Tim Keel’s Postures of Leadership (Part I, Part II)
6. A Posture of Trust: From Defensiveness to Creativity
All of the previous leadership postures assume a posture of trust on the part of leaders. Most leaders often default to defensiveness however, believing that so much of what we do depends on us and not on God. Moving away from defensiveness to trust in God, and as a result, to more trust in our people leads to greater creativity. We cannot see God at work in his creation when we are crouched defensively behind a carefully constructed wall where we feel compelled to defend ourselves and even to defend God. "When we trust that God is out ahead of us and seek out his life in and around and outside our walls, we engage with freedom and passion the creative possibilities that arise as God engages his creation for his purposes. . . . When we spend the majority of our energy defending the hallowed grounds of our staked-out territory, something vital is lost." Leaders follow Jesus into the "generative chaos of creation."
7. A Posture of Joy: From Work to Play
Leaders have a hard time learning to play. Yet Plato once said that you could learn more about people by watching them play for one hour than you could through a lifetime of conversation with them. True. Keel argues that leaders who begin to live in a trust-saturated relationship with God can move from "work" to relief and joy–to play. At the heart of this posture is the notion of Sabbath, where rest and rhythm and celebration acknowledges the true source in life: God. Leaders must consciously move from work to play, play to work, work to play and on. A rhythm that embraces playfulness demonstrates trust in God. It also helps leaders not take themselves so seriously.

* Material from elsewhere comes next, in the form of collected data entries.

`src/rtl/irx_irq_pkg.sv`:
```
package irx_irq_pkg;
   localparam int unsigned EVT_N   = 5;
   localparam int unsigned REG_W   = 16;
   // source bit position for each event input index (0 = transmit end)
   localparam int unsigned EVT_POS [EVT_N] = '{7, 8, 9, 11, 15};

   localparam int unsigned GM_SLOW_POS = 0;
   localparam int unsigned GM_FR_POS   = 4;
   localparam int unsigned GM_FIFO_POS = 8;
   localparam int unsigned MODE_LO_POS = 14;

   localparam int unsigned A_MODE   = 0;
   localparam int unsigned A_SA_SRC = 1;
   localparam int unsigned A_SA_MSK = 2;
   localparam int unsigned A_SA_CLR = 3;
   localparam int unsigned A_FR_SRC = 4;
   localparam int unsigned A_FR_MSK = 5;
   localparam int unsigned A_FR_CLR = 6;

   typedef enum logic [1:0] {
      LM_SLOW = 2'b00,
      LM_RSVD = 2'b01,
      LM_FAST = 2'b10,
      LM_MED  = 2'b11
   } link_mode_e;

   typedef struct packed {
      logic fifo;
      logic fr;
      logic slow;
   } grp_mask_t;
endpackage

```
`src/rtl/irx_evt_group.sv`:
```
module irx_evt_group
   import irx_irq_pkg::*;
#(
   parameter int unsigned DATA_W = REG_W,
   parameter int unsigned NEVT   = EVT_N
)(
   input  logic              clk,
   input  logic              rst_n,
   input  logic [NEVT-1:0]   evt_i,
   input  logic              msk_we,
   input  logic              clr_we,
   input  logic [DATA_W-1:0] wdata,
   output logic [NEVT-1:0]   src_o,
   output logic [NEVT-1:0]   msk_o,
   output logic [DATA_W-1:0] src_word_o,
   output logic [DATA_W-1:0] msk_word_o,
   output logic              pend_o
);
   logic [NEVT-1:0] src_q;
   logic [NEVT-1:0] msk_q;
   logic            unused_wbits;

   assign unused_wbits = ^wdata;

   for (genvar k = 0; k < NEVT; k++) begin : g_bit
      always_ff @(posedge clk) begin
         if (!rst_n)
            src_q[k] <= 1'b0;
         else if (evt_i[k])
            src_q[k] <= 1'b1;
         else if (clr_we && wdata[EVT_POS[k]])
            src_q[k] <= 1'b0;
      end

      always_ff @(posedge clk) begin
         if (!rst_n)
            msk_q[k] <= 1'b1;
         else if (msk_we)
            msk_q[k] <= wdata[EVT_POS[k]];
      end
   end

   always_comb begin
      src_word_o = '0;
      msk_word_o = '0;
      for (int k = 0; k < int'(NEVT); k++) begin
         src_word_o[EVT_POS[k]] = src_q[k];
         msk_word_o[EVT_POS[k]] = msk_q[k];
      end
   end

   assign src_o  = src_q;
   assign msk_o  = msk_q;
   assign pend_o = |(src_q & ~msk_q);
endmodule

```
`src/rtl/irx_mode_reg.sv`:
```
module irx_mode_reg
   import irx_irq_pkg::*;
#(
   parameter int unsigned DATA_W = REG_W
)(
   input  logic              clk,
   input  logic              rst_n,
   input  logic              we,
   input  logic [DATA_W-1:0] wdata,
   output link_mode_e        mode_o,
   output grp_mask_t         gmask_o,
   output logic [DATA_W-1:0] word_o
);
   link_mode_e mode_q;
   grp_mask_t  gm_q;
   logic       unused_wbits;

   assign unused_wbits = ^wdata;

   always_ff @(posedge clk) begin
      if (!rst_n) begin
         mode_q <= LM_SLOW;
         gm_q   <= '{fifo: 1'b1, fr: 1'b1, slow: 1'b1};
      end else if (we) begin
         mode_q  <= link_mode_e'(wdata[MODE_LO_POS +: 2]);
         gm_q.slow <= wdata[GM_SLOW_POS];
         gm_q.fr   <= wdata[GM_FR_POS];
         gm_q.fifo <= wdata[GM_FIFO_POS];
      end
   end

   always_comb begin
      word_o = '0;
      word_o[MODE_LO_POS +: 2] = mode_q;
      word_o[GM_SLOW_POS]      = gm_q.slow;
      word_o[GM_FR_POS]        = gm_q.fr;
      word_o[GM_FIFO_POS]      = gm_q.fifo;
   end

   assign mode_o  = mode_q;
   assign gmask_o = gm_q;
endmodule

```
`src/rtl/irx_evt_steer.sv`:
```
module irx_evt_steer
   import irx_irq_pkg::*;
#(
   parameter int unsigned NEVT = EVT_N
)(
   input  link_mode_e      mode_i,
   input  logic [NEVT-1:0] evt_i,
   output logic [NEVT-1:0] slow_o,
   output logic [NEVT-1:0] fr_o
);
   always_comb begin
      slow_o = '0;
      fr_o   = '0;
      unique case (mode_i)
         LM_SLOW:         slow_o = evt_i;
         LM_FAST, LM_MED: fr_o   = evt_i;
         default:         ;
      endcase
   end
endmodule

```
`src/rtl/irx_irq_ctrl.sv`:
```
module irx_irq_ctrl
   import irx_irq_pkg::*;
#(
   parameter int unsigned DATA_W = REG_W,
   parameter int unsigned ADDR_W = 3,
   parameter int unsigned NEVT   = EVT_N
)(
   input  logic              clk,
   input  logic              rst_n,
   input  logic [NEVT-1:0]   evt_in,
   input  logic              fifo_rx_req,
   input  logic              reg_we,
   input  logic [ADDR_W-1:0] reg_addr,
   input  logic [DATA_W-1:0] reg_wdata,
   output logic [DATA_W-1:0] reg_rdata,
   output logic              irq_o
);
   localparam int unsigned NREG = A_FR_CLR + 1;

   if (DATA_W < 16) begin : g_bad_width
      $error("irx_irq_ctrl: DATA_W must be at least 16");
   end
   if ((1 << ADDR_W) < NREG) begin : g_bad_addr
      $error("irx_irq_ctrl: ADDR_W too narrow for register map");
   end
   if (NEVT != EVT_N) begin : g_bad_evt
      $error("irx_irq_ctrl: NEVT must match event layout");
   end

   link_mode_e        mode_q;
   grp_mask_t         gmask;
   logic [DATA_W-1:0] mode_word;
   logic [NEVT-1:0]   evt_sa, evt_fr;
   logic [NEVT-1:0]   sa_src, sa_msk, fr_src, fr_msk;
   logic [DATA_W-1:0] sa_src_w, sa_msk_w, fr_src_w, fr_msk_w;
   logic              sa_pend, fr_pend;
   logic              mode_we, sa_msk_we, sa_clr_we, fr_msk_we, fr_clr_we;

   assign mode_we   = reg_we && (reg_addr == ADDR_W'(A_MODE));
   assign sa_msk_we = reg_we && (reg_addr == ADDR_W'(A_SA_MSK));
   assign sa_clr_we = reg_we && (reg_addr == ADDR_W'(A_SA_CLR));
   assign fr_msk_we = reg_we && (reg_addr == ADDR_W'(A_FR_MSK));
   assign fr_clr_we = reg_we && (reg_addr == ADDR_W'(A_FR_CLR));

   irx_mode_reg #(.DATA_W(DATA_W)) mode_i (
      .clk(clk), .rst_n(rst_n), .we(mode_we), .wdata(reg_wdata),
      .mode_o(mode_q), .gmask_o(gmask), .word_o(mode_word)
   );

   irx_evt_steer #(.NEVT(NEVT)) steer_i (
      .mode_i(mode_q), .evt_i(evt_in), .slow_o(evt_sa), .fr_o(evt_fr)
   );

   irx_evt_group #(.DATA_W(DATA_W), .NEVT(NEVT)) sa_grp_i (
      .clk(clk), .rst_n(rst_n), .evt_i(evt_sa),
      .msk_we(sa_msk_we), .clr_we(sa_clr_we), .wdata(reg_wdata),
      .src_o(sa_src), .msk_o(sa_msk), .src_word_o(sa_src_w),
      .msk_word_o(sa_msk_w), .pend_o(sa_pend)
   );

   irx_evt_group #(.DATA_W(DATA_W), .NEVT(NEVT)) fr_grp_i (
      .clk(clk), .rst_n(rst_n), .evt_i(evt_fr),
      .msk_we(fr_msk_we), .clr_we(fr_clr_we), .wdata(reg_wdata),
      .src_o(fr_src), .msk_o(fr_msk), .src_word_o(fr_src_w),
      .msk_word_o(fr_msk_w), .pend_o(fr_pend)
   );

   always_comb begin
      case (reg_addr)
         ADDR_W'(A_MODE):   reg_rdata = mode_word;
         ADDR_W'(A_SA_SRC): reg_rdata = sa_src_w;
         ADDR_W'(A_SA_MSK): reg_rdata = sa_msk_w;
         ADDR_W'(A_FR_SRC): reg_rdata = fr_src_w;
         ADDR_W'(A_FR_MSK): reg_rdata = fr_msk_w;
         default:           reg_rdata = '0;
      endcase
   end

   assign irq_o = (sa_pend && !gmask.slow) ||
                  (fr_pend && !gmask.fr)   ||
                  (fifo_rx_req && !gmask.fifo);
endmodule

```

8. A Posture of Dependence: From Resolution to Tension—And Back Again
Like chaos, tension can be embraced by the leader. Tension is created when two seemingly opposed realities are held in a dynamic relationship that demands engagement and interaction. Yet, since tension is discomforting, we attempt to opt quickly for resolutions that often maximize one half of a complex reality at the expense of the other half. In each of Keel’s leadership postures, leaders learn to embrace the twin realities in their dynamic tension (questions vs answers, head vs heart, work vs joy, etc) more readily than previously allowed. Leaders tend to be reactive and swing from one extreme to the other. Such reactions, Keel argues, are not generative nor sustainable. To avoid the reactive swings toward quick resolution of tension, leaders must learn to live in and lead out of tension. Again, a posture of dependence and trust on God’s creative and dynamic work must be present in the leader.